[src/rtl/a2d_rr_sched.sv]
// rtl/a2d_rr_sched.sv - round-robin A2D conversion scheduler driving a shared SPI master
//
// Each nxt strobe runs one two-transaction SPI exchange for the channel selected
// by ptr: a command word, GAP_CYCLES idle cycles, then a read-back whose low
// 12 bits land in that channel's holding register.
//
// Ports:
//   clk, rst_n      clock, synchronous active-low reset
//   nxt             start a conversion of the current channel (ignored while busy)
//   done, rd_data   SPI master completion pulse and read data valid with it
//   wrt, cmd        SPI transaction start pulse and the word to send
//   lft_ld, rght_ld, steer_pot, batt   per-sensor holding registers
//   ch_vld          a holding register was just updated
//   busy            a conversion is in progress
//   tmo_err         a transaction was abandoned because done never arrived
module a2d_rr_sched #(
    parameter int GAP_CYCLES = 2,
    parameter int TMO_CYCLES = 4096
) (
    input  logic        clk,
    input  logic        rst_n,
    input  logic        nxt,
    input  logic        done,
    input  logic [15:0] rd_data,
    output logic        wrt,
    output logic [15:0] cmd,
    output logic [11:0] lft_ld,
    output logic [11:0] rght_ld,
    output logic [11:0] steer_pot,
    output logic [11:0] batt,
    output logic        ch_vld,
    output logic        busy,
    output logic        tmo_err
);

    localparam int CW = $clog2(TMO_CYCLES);
    localparam logic [CW-1:0] TMO_LAST = CW'(TMO_CYCLES - 1);
    localparam logic [CW-1:0] GAP_LAST = CW'(GAP_CYCLES - 1);
    localparam logic [15:0]   RD_WORD  = 16'hDA00;

    typedef enum logic [2:0] {
        IDLE, CMD, WAIT1, GAP, READ, WAIT2, STORE
    } state_t;

    state_t        state_q, state_d;
    logic [1:0]    ptr_q, ptr_d;
    logic [CW-1:0] cnt_q, cnt_d;
    logic [11:0]   cap_q, cap_d;
    logic [11:0]   lft_q, lft_d;
    logic [11:0]   rght_q, rght_d;
    logic [11:0]   steer_q, steer_d;
    logic [11:0]   batt_q, batt_d;
    logic          wrt_q, wrt_d;
    logic [15:0]   cmd_q, cmd_d;
    logic          ch_vld_q, ch_vld_d;
    logic          busy_q, busy_d;
    logic          tmo_err_q, tmo_err_d;

    // Only the 12-bit conversion result is meaningful in the read word.
    logic unused_rd_hi;
    assign unused_rd_hi = ^rd_data[15:12];

    function automatic logic [2:0] ch_map(input logic [1:0] p);
        case (p)
            2'd0:    ch_map = 3'd0;
            2'd1:    ch_map = 3'd4;
            2'd2:    ch_map = 3'd5;
            default: ch_map = 3'd6;
        endcase
    endfunction

    always_comb begin
        state_d   = state_q;
        ptr_d     = ptr_q;
        cnt_d     = cnt_q;
        cap_d     = cap_q;
        lft_d     = lft_q;
        rght_d    = rght_q;
        steer_d   = steer_q;
        batt_d    = batt_q;
        wrt_d     = 1'b0;
        cmd_d     = cmd_q;
        ch_vld_d  = 1'b0;
        tmo_err_d = 1'b0;

        case (state_q)
            IDLE: begin
                if (nxt) begin
                    // wrt/cmd are registered, so they are presented during the CMD cycle.
                    state_d = CMD;
                    wrt_d   = 1'b1;
                    cmd_d   = {2'b00, ch_map(ptr_q), 11'h000};
                end
            end
            CMD: begin
                state_d = WAIT1;
                cnt_d   = '0;
            end
            WAIT1: begin
                // done wins over a timeout landing in the same cycle.
                if (done) begin
                    state_d = GAP;
                    cnt_d   = '0;
                end else if (cnt_q == TMO_LAST) begin
                    state_d   = IDLE;
                    ptr_d     = ptr_q + 2'd1;
                    tmo_err_d = 1'b1;
                end else begin
                    cnt_d = cnt_q + 1'b1;
                end
            end
            GAP: begin
                if (cnt_q == GAP_LAST) begin
                    state_d = READ;
                    wrt_d   = 1'b1;
                    cmd_d   = RD_WORD;
                end else begin
                    cnt_d = cnt_q + 1'b1;
                end
            end
            READ: begin
                state_d = WAIT2;
                cnt_d   = '0;
            end
            WAIT2: begin
                if (done) begin
                    state_d = STORE;
                    cap_d   = rd_data[11:0];
                end else if (cnt_q == TMO_LAST) begin
                    state_d   = IDLE;
                    ptr_d     = ptr_q + 2'd1;
                    tmo_err_d = 1'b1;
                end else begin
                    cnt_d = cnt_q + 1'b1;
                end
            end
            STORE: begin
                case (ptr_q)
                    2'd0:    lft_d   = cap_q;
                    2'd1:    rght_d  = cap_q;
                    2'd2:    steer_d = cap_q;
                    default: batt_d  = cap_q;
                endcase
                ch_vld_d = 1'b1;
                ptr_d    = ptr_q + 2'd1;
                state_d  = IDLE;
            end
            default: state_d = IDLE;
        endcase

        busy_d = (state_d != IDLE);
    end

    always_ff @(posedge clk) begin
        if (!rst_n) begin
            state_q   <= IDLE;
            ptr_q     <= '0;
            cnt_q     <= '0;
            cap_q     <= '0;
            lft_q     <= '0;
            rght_q    <= '0;
            steer_q   <= '0;
            batt_q    <= '0;
            wrt_q     <= 1'b0;
            cmd_q     <= '0;
            ch_vld_q  <= 1'b0;
            busy_q    <= 1'b0;
            tmo_err_q <= 1'b0;
        end else begin
            state_q   <= state_d;
            ptr_q     <= ptr_d;
            cnt_q     <= cnt_d;
            cap_q     <= cap_d;
            lft_q     <= lft_d;
            rght_q    <= rght_d;
            steer_q   <= steer_d;
            batt_q    <= batt_d;
            wrt_q     <= wrt_d;
            cmd_q     <= cmd_d;
            ch_vld_q  <= ch_vld_d;
            busy_q    <= busy_d;
            tmo_err_q <= tmo_err_d;
        end
    end

    assign wrt       = wrt_q;
    assign cmd       = cmd_q;
    assign lft_ld    = lft_q;
    assign rght_ld   = rght_q;
    assign steer_pot = steer_q;
    assign batt      = batt_q;
    assign ch_vld    = ch_vld_q;
    assign busy      = busy_q;
    assign tmo_err   = tmo_err_q;

endmodule
**src/rtl/fifo_rd_stream.sv**
```systemverilog
// Read-side streaming adapter: pulls words from a FIFO read port with one-cycle read latency
// and presents them as a valid/ready stream through a 2-entry skid buffer.
module fifo_rd_stream #(
  parameter int unsigned DATA_WIDTH = 6,
  parameter int unsigned CNT_WIDTH  = 16
) (
  input  logic                  rd_clk,
  input  logic                  rst,
  input  logic                  EMPTY,
  input  logic [DATA_WIDTH-1:0] data_out,
  output logic                  rd_en,
  output logic                  m_valid,
  output logic [DATA_WIDTH-1:0] m_data,
  input  logic                  m_ready,
  output logic [CNT_WIDTH-1:0]  word_cnt
);

  // Buffer occupancy encoding.
  localparam logic [1:0] EMPTY_B = 2'd0;
  localparam logic [1:0] ONE     = 2'd1;
  localparam logic [1:0] TWO     = 2'd2;

  logic [1:0]            occ_q, occ_d;
  logic                  inflight_q;
  logic [DATA_WIDTH-1:0] buf0_q, buf0_d;  // oldest word, drives m_data
  logic [DATA_WIDTH-1:0] buf1_q, buf1_d;
  logic [CNT_WIDTH-1:0]  cnt_q;

  logic       pop;
  logic       push;
  logic [2:0] outstanding;

  assign m_valid  = (occ_q != EMPTY_B);
  assign m_data   = buf0_q;
  assign word_cnt = cnt_q;

  assign pop  = m_valid & m_ready;
  assign push = inflight_q;

  // Words that will still occupy the buffer after this cycle's pop, counting the one in flight.
  assign outstanding = {1'b0, occ_q} + {2'b00, inflight_q} - {2'b00, pop};

  // Only request when the returning word is guaranteed a free slot.
  assign rd_en = ~EMPTY & (outstanding < 3'd2) & ~rst;

  // Next buffer contents and occupancy from the push/pop combination.
  always_comb begin
    occ_d  = occ_q;
    buf0_d = buf0_q;
    buf1_d = buf1_q;
    case ({push, pop})
      2'b10: begin
        occ_d = occ_q + 2'd1;
        if (occ_q == EMPTY_B) begin
          buf0_d = data_out;
        end else begin
          buf1_d = data_out;
        end
      end
      2'b01: begin
        occ_d  = occ_q - 2'd1;
        buf0_d = buf1_q;
      end
      2'b11: begin
        if (occ_q == TWO) begin
          buf0_d = buf1_q;
          buf1_d = data_out;
        end else if (occ_q == ONE) begin
          buf0_d = data_out;
        end
      end
      default: begin
      end
    endcase
  end

  // State registers; reset discards buffered and in-flight words.
  always_ff @(posedge rd_clk) begin
    if (rst) begin
      occ_q      <= EMPTY_B;
      inflight_q <= 1'b0;
      buf0_q     <= '0;
      buf1_q     <= '0;
      cnt_q      <= '0;
    end else begin
      occ_q      <= occ_d;
      inflight_q <= rd_en;
      buf0_q     <= buf0_d;
      buf1_q     <= buf1_d;
      if (pop) begin
        cnt_q <= cnt_q + CNT_WIDTH'(1);
      end
    end
  end

endmodule

```
**config.mk**
```make
export PLATFORM = sky130hd
export DESIGN_NAME = fifo_rd_stream
export DESIGN_NICKNAME = d
export VERILOG_FILES = /design/src/rtl/fifo_rd_stream.sv
export SDC_FILE = /design/constraint.sdc
export NUM_CORES = 1
export LEC_CHECK = 0
export CORE_MARGIN = 2
export CORE_UTILIZATION = 29
export DETAILED_ROUTE_END_ITERATION = 8
export HOLD_SLACK_MARGIN = 0.15
export PLACE_DENSITY = 0.65
export SYNTH_ARGS = -nofsm -noshare
export SYNTH_HDL_FRONTEND = slang
export SYNTH_SLANG_ARGS = --single-unit
```
**constraint.sdc**
```tcl
create_clock -name rd_clk -period 2.6 [get_ports rd_clk]
set_clock_uncertainty 0.05 [all_clocks]
set_input_delay 0.26 -clock rd_clk [delete_from_list [all_inputs] [get_ports rd_clk]]
set_output_delay 0.26 -clock rd_clk [all_outputs]
set_load 0.1 [all_outputs]
```
* Word level (Yosys, flattened, before mapping)
Index checks and enable logic that the tools add are counted.
** Cells by class
- $add $sub $neg :: 5
- Multipliers :: 0
- Divide/modulo/power cells :: 0
- Order comparisons :: 1
- Eq/ne operators :: 9
- Shift operators :: 0
- Mux-type cells :: 8
- Bitwise operators :: 5
- Reduce and logical (&&, ||, !) cells :: 7
** Operators with widths (number)
- 6-bit two-way mux :: 5
- 6-bit case mux with 3 select lines :: 1
- 16-bit by 1-bit adder with 16-bit output, second input constant :: 1
- 6-bit case mux with 2 select lines :: 1
- 2-bit == test, second input constant :: 3
- 2-bit inequality test, second input constant :: 3
- 3-bit AND reduction :: 2
- 2-bit nonzero test :: 3
- 2-bit by 1-bit == test with 1-bit output, second input constant :: 2
- 2-bit case mux with 2 select lines :: 1
- 2-bit by 1-bit adder with 3-bit output :: 1
- 1-bit AND :: 3
- 3-bit by 2-bit less-than comparator with 1-bit output, second input constant :: 1
- 3-bit inequality test, second input constant :: 1
- 3-bit nonzero test :: 1
- 3-bit by 1-bit subtractor with 3-bit output :: 1
- 2-bit by 1-bit adder with 2-bit output, second input constant :: 1
- 2-bit zero test :: 1
- 1-bit NOT :: 2
- 2-bit by 1-bit subtractor with 2-bit output, second input constant :: 1
** Word-level totals
- Bits in registers :: 31
- Latch bits :: 0
- RAM bits :: 0
- Memory bits (read-only) :: 0
- Bits of input ports :: 10
- Output and inout port bits :: 24
- Word-level logic and storage cells :: 40
- Memories kept :: 0

* Longest topological paths before layout
- Depth after elaboration :: 6
- Depth in mapped cells :: 10
- Mapped depth without buffers :: 9

* Worst setup path after synthesis
No wires, ideal clock.
- Path type :: flip-flop to output port
- Start point :: register occ_q[1]
- End point :: output rd_en
- Data arrival time :: 5199 ps
- Data required time :: 2290 ps
- Slack :: -2909 ps
- Stages on the path, launching flop included :: 11
- Buffers on the path :: 1
- Cells stage by stage :: dfxtp_1 -> inv_1 -> ha_1 -> nor2b_1 -> clkbuf_1 -> inv_1 -> ha_1 -> nand2_1 -> fa_1 -> xor2_1 -> nor4b_1
** On the way
- Word-level cells in the longest chain between the ends :: 6
- Elaborated cells on any way between the ends :: 7
- Classes of those cells :: add/sub: 2; order compare: 1; bitwise: 3; reduce/logical: 1
** Ends and longest elaborated chain
- from (decl) :: RTL line 23 : logic [1:0] occ_q, occ_d;
- from (signal assigned) :: RTL line 80 : occ_q <= EMPTY_B;
- from (signal assigned) :: RTL line 86 : occ_q <= occ_d;
- 2-bit nonzero test :: RTL line 33 : assign m_valid = (occ_q != EMPTY_B);
- 1-bit AND :: RTL line 37 : assign pop = m_valid & m_ready;
- via pop :: RTL line 29 : logic pop;
- 3-bit by 1-bit subtractor with 3-bit output :: RTL line 41 : assign outstanding = {1'b0, occ_q} + {2'b00, inflight_q} - {2'b00, pop};
- 3-bit by 2-bit less-than comparator with 1-bit output :: RTL line 44 : assign rd_en = ~EMPTY & (outstanding < 3'd2) & ~rst;
- 1-bit AND (2 in series) :: RTL line 44
- to (decl) :: RTL line 11 : output logic rd_en,
The timed path passes the listed nets, and every way through them passes these cells.

* Final worst setup path
- Start point :: register occ_q[1]
- End point :: output rd_en
** On the way
- Word-level cells in the longest chain between the ends :: 6
- Elaborated cells on any way between the ends :: 7
- Classes of those cells :: add/sub: 2; order compare: 1; bitwise: 3; reduce/logical: 1
** Ends and longest elaborated chain (RTL line)
- parallel branches: the longest is 2 deep, another holds 2-bit by 1-bit adder with 3-bit output
- 3-bit by 1-bit subtractor with 3-bit output * :: 41
- 3-bit by 2-bit less-than comparator with 1-bit output * :: 44
- 1-bit AND * (2 in series) :: 44
Every way passes the cells marked *.

==> impl_results.md <==
- Outcome: finished, violations left
- Violated checks: setup timing
- Crit. End Element: primary output
- Share of the synthesized area in the top cell type: 41.4%
- TritonCTS Buffers: 5
- CTS Root Cell: clkbuf_8
- Worst Tran Pin Value: 505 ps
- Mapped Nets: 176
- GRT Residual Overflow: 0
- Register area: 626 sq um
- ANT nets after route: 0
- Power Density: 1100 nW/um^2
- Die area: 5760 sq um
- Crit path setup slack, layout: -12.0 ps
- CTS H-tree lvls: 2
- Clock sink count: 31
- Fmax: 383 MHz
- Initial DRT Pass Iterations: 4
- Worst vdd ir: 589 uV
- Wire per inst: 11.5 microns
- Max_slew headroom: 66.3%
- DR iter-0 viols: 61
- Area of the multi-input gates: 892 sq um
- Number of flops mapped to enable cells by yosys: 0
- Most frequent cell after synthesis: dfxtp_1
- FP Rows: 26
- DR vias/cell: 4.58
- Leak: 0.000866 uW
- Die width: 75.9 microns
- Post-Syn Instances: 157
- IO Pins: 34
- TNS Setup: -12.0 ps
- Core area: 5040 sq um
- GP Congestion: 0.729
- Crit path max fanout: 2
- Routed wire length: 3160 microns
- Share of cells above drive strength 1: 31.7%
- Clock buffer depth: 2
- Largest net degree at the start of global routing: 32
- Number of fill cells: 504
- CTS tree: done
- Clock transition at the registers of the reported paths: 70 ps
- RSZ-0062 raised after global routing: true
- Avg Cell Area, Syn: 9.56 sq um
- Ant diodes: 0
- Top post-synthesis cells by count: dfxtp_1 (31), nor2_1 (27), ha_1 (8), xor2_1 (8)
- NumNets Final: 223
- Ys async rst share: 0%
- Pre-CTS worst setup slack: -213 ps
- Chip height: 75.9 microns
- Final slew viol count: 0
- Final count of negative-setup-slack endpoints: 1
- GRT Util Overall: 11.9%
- Clock latency on the worst-skew pair: 270 ps
- DRC viols: 0
- Max-Cap Viols: 0
- Post-synthesis cell area: 1500 sq um
- Initial antenna violation count: 0
- Required @ worst endpoint: 2290 ps
- Min-Delay Path Class: reg -> reg
- Startpoint Class: flop
- Dominant synthesized flop cell: dfxtp_1
- Most area-consuming cells after synthesis: dfxtp_1 (41%), nor2_1 (6.8%), ha_1 (6.7%)
- Minimum clock period: 2610 ps
- Crit path DAT: 2300 ps
- Port buffer count: 33
- Post-synth cell types: 38
- DP HPWL: 2260 microns
- Total number of vias: 1,259
- Ys Warns: 0
- Critical path class: reg -> out
- Sequential share of the synthesized area: 41.4%
- Area Growth Syn to Fin: 41.5%
- Area leader, netlist: dfxtp_1
- Seq cells post-synth: 31
- Final period util: 100%
- Final hold vios: 0
- Initial Utilization: 29.8%
- First-pass GRT wire length: 5680 microns
- Vias in the first global route: 1,249
-- area by class of cell --
class                   count  share of cell area (%)
clock inverters             1                   0.236
repair buffers             46                    17.9
inverters                   6                    1.18
well taps                  70                    4.12
clock buffers               7                    5.07
flip-flops and latches     31                    29.5
multi-input cells         114                    42.0
-- final timing paths --
check             from         end  slack, ps  cells after the start
max reg2reg   occ_q[1]  inflight_q        520                     10
min reg2reg  buf1_q[1]   buf1_q[1]        450                      2
min          buf1_q[1]   buf1_q[1]        450                      2
max           occ_q[1]       rd_en        -10                     10
-- layer usage --
metal  track usage (%)  vias up  part of all wire (%)
met5                 0        -                     0
met4              3.82        0                  0.57
met3              3.81        2                   4.6
met2              20.7       24                    49
met1              13.8      587                    46
li1                  -      646                     -
-- cells by family after synthesis --
family	synth area share, %
xor gates and xnor gates	8.17
adders and majority gates	8.01
AOI/OAI and AO/OA	12.7
DFF	41.4
buffers and inverters	3.17
muxes	4.67
and+or+nand+nor	21.9
-- state kept, by name, summed over array words and instances (netlist names) --
name / count
inflight_q: 1
m_data: 6
occ_q: 2
buf1_q: 6
word_cnt: 16
-- repair_timing --
action / 4_1_cts / 5_1_grt
gates resized for setup: 2 / 0
hold buffers: 0 / 0
setup endpoints to repair: 1 / 1
pin swaps: 4 / 0
setup buffers: 2 / 0
-- critical path, cell delays in order (launching register included) --
cell	delay (ps)
dfxtp_4	350
inv_2	40
ha_4	160
nor2b_4	140
inv_4	50
ha_4	260
nand2_2	40
fa_2	340
xor2_2	170
nor4b_4	270
buf_12	210
-- cell usage in the layout, fill, tap and decap left out, types with 2 or more instances in the layout --
master,Yosys,layout
inv_2,0,2
nand4_1,4,4
clkbuf_8,0,6
or3_1,2,2
nor3_1,2,2
dfxtp_1,31,29
nor2_1,27,27
inv_1,6,3
ha_4,0,2
a21oi_1,4,4
a22oi_1,6,6
mux2i_1,7,7
clkdlybuf4s50_1,0,9
o21ai_0,3,3
buf_4,0,36
nand3_1,4,4
ha_1,8,6
xnor2_1,6,6
nand2_1,5,4
a211oi_1,7,7
xor2_1,8,7
-- power by group --
part           internal [uW]  switching, uW  leakage, uW
clock network            271            181    0.0000594
logic                    430            827     0.000553
registers                570           52.9     0.000253
-- per-stage QoR --
step	power (uW)	instance area [sq um]	cells	utilization [%]	hold WS (ps)
2_1_floorplan	1590	1560	157	-	287
3_3_place_gp	1860	1990	265	39.4	419
3_5_place_dp	1870	1990	265	39.4	435
4_1_cts	2360	2120	275	42.1	451
5_1_grt	2480	2120	275	42.1	477
6_report	2330	2120	275	42.1	448
No activity file was read; power rests on OpenSTA's default activity.
==> src/rtl/sync_debounce.sv <==
// Two-flop synchronizer followed by an optional debounce filter.
// With Cycles == 1 the output is the plain synchronized level, adding no latency.
// With Cycles > 1 the output only takes a new level once the synchronized input
// has disagreed with it for Cycles consecutive clocks.
`timescale 1ns / 1ps

module sync_debounce #(
  parameter int unsigned Cycles   = 1,
  parameter logic        ResetVal = 1'b0
) (
  input  logic clk_i,
  input  logic rst_ni,
  input  logic d_i,
  output logic q_o
);

  logic sync1_q, sync2_q;

  // Metastability chain for the asynchronous input.
  always_ff @(posedge clk_i or negedge rst_ni) begin
    if (!rst_ni) begin
      sync1_q <= ResetVal;
      sync2_q <= ResetVal;
    end else begin
      sync1_q <= d_i;
      sync2_q <= sync1_q;
    end
  end

  if (Cycles <= 1) begin : g_plain
    assign q_o = sync2_q;
  end else begin : g_debounce
    localparam int unsigned    CntW    = $clog2(Cycles);
    localparam logic [CntW-1:0] CntLast = CntW'(Cycles - 1);

    logic [CntW-1:0] cnt_q, cnt_d;
    logic            level_q, level_d;

    // Count consecutive disagreeing cycles; any agreement restarts the count.
    always_comb begin
      level_d = level_q;
      cnt_d   = '0;
      if (sync2_q != level_q) begin
        if (cnt_q == CntLast) begin
          level_d = sync2_q;
        end else begin
          cnt_d = cnt_q + 1'b1;
        end
      end
    end

    // Debounced level and its qualification counter.
    always_ff @(posedge clk_i or negedge rst_ni) begin
      if (!rst_ni) begin
        level_q <= ResetVal;
        cnt_q   <= '0;
      end else begin
        level_q <= level_d;
        cnt_q   <= cnt_d;
      end
    end

    assign q_o = level_q;
  end

endmodule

= = = = = = =

WHAT IS NEEDED. In the listing above, find each line containing "synchronized" and copy it.

COMPLETED EXERCISE.
// With Cycles == 1 the output is the plain synchronized level, adding no latency.
// With Cycles > 1 the output only takes a new level once the synchronized input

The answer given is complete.